Je sais, ajouta-t-elle, que vous le voyez très souvent ; nous sommes alliés, et il m’a trompé dans ses visites ; peut-être s’est-il trompé lui-même. Il m’a, dit-il, aimée sans qu’il l’ait su, et je crois que ma faiblesse vient d’avoir su qu’il m’aimait ; depuis ce temps-là il me persécute, et je l’ai souffert ; mais montrez-lui sa lettre, dites-lui que je ne l’ai point lue ; dites-lui que je ne veux plus le voir, qu’il me laisse en repos par pitié pour moi, par pitié pour lui ; faites-lui peur de Dieu même, qui me défend encore contre lui, qui ne me défendrait pas longtemps, et sur qui il aurait le malheur de l’emporter, s’il continue de me poursuivre ; dites-lui qu’il doit trembler de l’état où je suis ; je ne réponds de rien, si je le revois ; je suis capable de le suivre, je suis capable d’abréger ma vie, je suis capable de tout ; je ne prévois que des horreurs, je n’imagine que des abîmes, et il est sûr que nous péririons tous deux.

Elle fondait en larmes en me tenant ce discours ; elle avait les yeux égarés ; son visage était à peine reconnaissable, il m’épouvanta. Nous gardâmes toutes deux un assez long silence ; je le rompis enfin, je pleurai avec elle.

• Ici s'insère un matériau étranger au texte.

[config.mk]
export PLATFORM = sky130hd
export DESIGN_NAME = hold_timer
export DESIGN_NICKNAME = d
export VERILOG_FILES = /design/src/rtl/oai_pkg.sv /design/src/rtl/oai_vec_checker_hold_timer.sv
export SDC_FILE = /design/constraint.sdc
export NUM_CORES = 1
export LEC_CHECK = 0
export BUFFER_PORTS_ARGS = -buffer_cell sky130_fd_sc_hd__buf_2
export CAP_MARGIN = 5
export CORE_AREA = 2 2 39 41
export CTS_CLUSTER_DIAMETER = 30
export DETAILED_ROUTE_END_ITERATION = 6
export DIE_AREA = 0 0 41 43
export PLACE_DENSITY_LB_ADDON = 0.12
export SYNTH_ARGS = -nofsm -noshare
export SYNTH_HDL_FRONTEND = slang
export SYNTH_SLANG_ARGS = --single-unit
[constraint.sdc]
create_clock -name clk -period 2.14 [get_ports clk]
set_input_delay 0.214 -clock clk [delete_from_list [all_inputs] [get_ports clk]]
set_output_delay 0.214 -clock clk [all_outputs]
set_load 0.005 [all_outputs]
[src/rtl/cpu_sequencer_instr_decode.sv]
// Combinational instruction classifier: splits the IR into its instruction
// class and register fields.
module instr_decode
  import cpu_pkg::*;
(
  input  logic [15:0] ir,
  output logic        is_alu,
  output logic        is_mov,
  output logic        is_ld,
  output logic        is_st,
  output logic        is_jmp,
  output logic        is_hlt,
  output logic        is_illegal,
  output logic [3:0]  rd,
  output logic [3:0]  rs
);

  logic [4:0] opc;
  logic       unused_rsvd;

  assign unused_rsvd = ^ir[2:0];

  always_comb begin
    opc        = ir_opcode(ir);
    rd         = ir[RD_MSB:RD_LSB];
    rs         = ir[RS_MSB:RS_LSB];
    is_alu     = (opc <= OP_ROR);
    is_mov     = (opc == OP_MOV);
    is_ld      = (opc == OP_LD);
    is_st      = (opc == OP_ST);
    // JZ and JC share the two-word jump sequence; the condition is applied later
    is_jmp     = (opc == OP_JMP) || (opc == OP_JZ) || (opc == OP_JC);
    is_hlt     = (opc == OP_HLT);
    is_illegal = !(is_alu || is_mov || is_ld || is_st || is_jmp || is_hlt);
  end

endmodule
<file path="config.mk">
export PLATFORM = sky130hd
export DESIGN_NAME = pong_packet_receiver
export DESIGN_NICKNAME = d
export VERILOG_FILES = /design/src/rtl/pong_packet_receiver.sv
export SDC_FILE = /design/constraint.sdc
export NUM_CORES = 1
export LEC_CHECK = 0
export CAP_MARGIN = 5
export CORE_MARGIN = 3
export CORE_UTILIZATION = 55
export DETAILED_ROUTE_END_ITERATION = 12
export PLACE_DENSITY_LB_ADDON = 0.25
export SLEW_MARGIN = 20
export SYNTH_ARGS = -nofsm -noshare
export SYNTH_HDL_FRONTEND = slang
export SYNTH_SLANG_ARGS = --single-unit
</file>
<file path="constraint.sdc">
create_clock -name clock -period 2.7 [get_ports clock]
set_input_delay 0.27 -clock clock [delete_from_list [all_inputs] [get_ports clock]]
set_output_delay 0.27 -clock clock [all_outputs]
set_load 0.05 [all_outputs]
</file>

Tranquillisez-vous, lui dis-je, vous êtes née avec une âme douce et vertueuse ; ne craignez rien, Dieu ne vous abandonnera pas ; vous lui appartenez, et il ne veut que vous instruire. Vous comparerez bientôt le bonheur qu’il y a d’être à lui au misérable plaisir que vous trouvez à aimer un homme faible, corrompu, tôt ou tard ingrat, pour le moins infidèle, et qui ne peut occuper votre cœur qu’en l’égarant, qui ne vous donne le sien que pour vous perdre ; vous le savez bien, vous me le dites vous-même, c’est d’après vous que je parle ; et tout ceci n’est qu’un trouble passager qui va se dissiper, qu’il fallait que vous connussiez pour être ensuite plus forte, plus éclairée et plus contente de votre état.